TASK ITEM –
Search the records for the word "path" and report each line that has it.

MATERIAL FOR THE TASK –
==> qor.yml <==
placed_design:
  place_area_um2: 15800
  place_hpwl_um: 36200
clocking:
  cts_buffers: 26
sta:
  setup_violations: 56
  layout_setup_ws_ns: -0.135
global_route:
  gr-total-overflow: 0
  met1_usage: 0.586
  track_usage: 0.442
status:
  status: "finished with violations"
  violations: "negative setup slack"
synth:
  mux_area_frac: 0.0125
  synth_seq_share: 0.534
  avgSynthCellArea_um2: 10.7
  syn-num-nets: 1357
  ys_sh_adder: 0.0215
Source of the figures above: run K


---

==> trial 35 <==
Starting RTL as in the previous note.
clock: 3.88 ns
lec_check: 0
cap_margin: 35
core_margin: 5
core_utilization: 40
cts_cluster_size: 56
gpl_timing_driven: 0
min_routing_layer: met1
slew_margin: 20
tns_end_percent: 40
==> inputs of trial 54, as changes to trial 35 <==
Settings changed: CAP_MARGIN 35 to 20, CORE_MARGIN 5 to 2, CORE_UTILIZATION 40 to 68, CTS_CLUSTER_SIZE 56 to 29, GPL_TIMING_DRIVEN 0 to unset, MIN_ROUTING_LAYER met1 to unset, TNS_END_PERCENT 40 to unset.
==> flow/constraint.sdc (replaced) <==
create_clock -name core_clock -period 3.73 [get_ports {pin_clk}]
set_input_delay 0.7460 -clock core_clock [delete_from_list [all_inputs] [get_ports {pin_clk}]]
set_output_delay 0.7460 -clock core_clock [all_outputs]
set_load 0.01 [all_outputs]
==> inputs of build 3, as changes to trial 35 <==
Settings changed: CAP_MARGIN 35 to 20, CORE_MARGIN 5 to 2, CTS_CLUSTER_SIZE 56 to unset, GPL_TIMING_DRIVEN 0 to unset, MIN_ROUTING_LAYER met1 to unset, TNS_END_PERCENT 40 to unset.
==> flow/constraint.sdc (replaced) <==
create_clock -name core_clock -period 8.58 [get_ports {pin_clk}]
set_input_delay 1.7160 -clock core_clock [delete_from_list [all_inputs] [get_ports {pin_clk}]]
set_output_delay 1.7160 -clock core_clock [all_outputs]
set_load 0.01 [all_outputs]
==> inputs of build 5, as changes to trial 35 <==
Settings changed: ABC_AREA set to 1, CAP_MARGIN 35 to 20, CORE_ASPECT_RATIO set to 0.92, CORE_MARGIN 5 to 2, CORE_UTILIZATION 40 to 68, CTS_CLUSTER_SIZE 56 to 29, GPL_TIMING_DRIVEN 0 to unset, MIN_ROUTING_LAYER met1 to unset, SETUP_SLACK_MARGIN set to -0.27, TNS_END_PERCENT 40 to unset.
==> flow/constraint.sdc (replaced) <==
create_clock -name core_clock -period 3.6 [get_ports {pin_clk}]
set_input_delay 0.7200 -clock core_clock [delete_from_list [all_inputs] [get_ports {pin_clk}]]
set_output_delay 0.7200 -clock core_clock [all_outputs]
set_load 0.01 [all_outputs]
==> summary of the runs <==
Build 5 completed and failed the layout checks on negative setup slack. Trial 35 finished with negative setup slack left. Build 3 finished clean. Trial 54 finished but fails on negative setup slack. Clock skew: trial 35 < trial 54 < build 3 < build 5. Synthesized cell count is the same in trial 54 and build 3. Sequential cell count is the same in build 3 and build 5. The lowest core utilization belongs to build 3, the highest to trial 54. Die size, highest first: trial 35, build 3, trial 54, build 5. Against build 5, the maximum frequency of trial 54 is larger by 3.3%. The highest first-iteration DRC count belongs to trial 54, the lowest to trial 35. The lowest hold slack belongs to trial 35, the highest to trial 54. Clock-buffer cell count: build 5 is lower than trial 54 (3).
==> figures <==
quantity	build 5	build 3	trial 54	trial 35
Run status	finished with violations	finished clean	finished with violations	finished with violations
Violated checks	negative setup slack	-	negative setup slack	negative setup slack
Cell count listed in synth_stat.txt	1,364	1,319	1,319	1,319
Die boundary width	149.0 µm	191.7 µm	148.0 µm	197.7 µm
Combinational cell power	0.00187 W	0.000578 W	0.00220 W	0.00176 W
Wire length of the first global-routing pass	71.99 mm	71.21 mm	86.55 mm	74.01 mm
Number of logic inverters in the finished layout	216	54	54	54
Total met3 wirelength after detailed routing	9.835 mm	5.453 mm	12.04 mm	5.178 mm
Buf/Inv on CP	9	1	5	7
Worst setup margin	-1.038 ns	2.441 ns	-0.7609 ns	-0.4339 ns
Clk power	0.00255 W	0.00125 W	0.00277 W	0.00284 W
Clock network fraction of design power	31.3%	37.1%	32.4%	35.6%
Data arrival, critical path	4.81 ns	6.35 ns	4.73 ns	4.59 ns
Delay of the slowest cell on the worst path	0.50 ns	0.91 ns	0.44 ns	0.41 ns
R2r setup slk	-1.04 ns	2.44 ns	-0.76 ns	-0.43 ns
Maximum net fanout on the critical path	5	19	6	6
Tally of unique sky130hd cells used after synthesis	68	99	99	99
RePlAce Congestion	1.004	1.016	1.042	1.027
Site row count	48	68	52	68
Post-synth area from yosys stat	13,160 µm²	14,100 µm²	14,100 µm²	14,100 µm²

SOLUTION FOR THIS EXERCISE –
Data arrival, critical path	4.81 ns	6.35 ns	4.73 ns	4.59 ns
Delay of the slowest cell on the worst path	0.50 ns	0.91 ns	0.44 ns	0.41 ns
Maximum net fanout on the critical path	5	19	6	6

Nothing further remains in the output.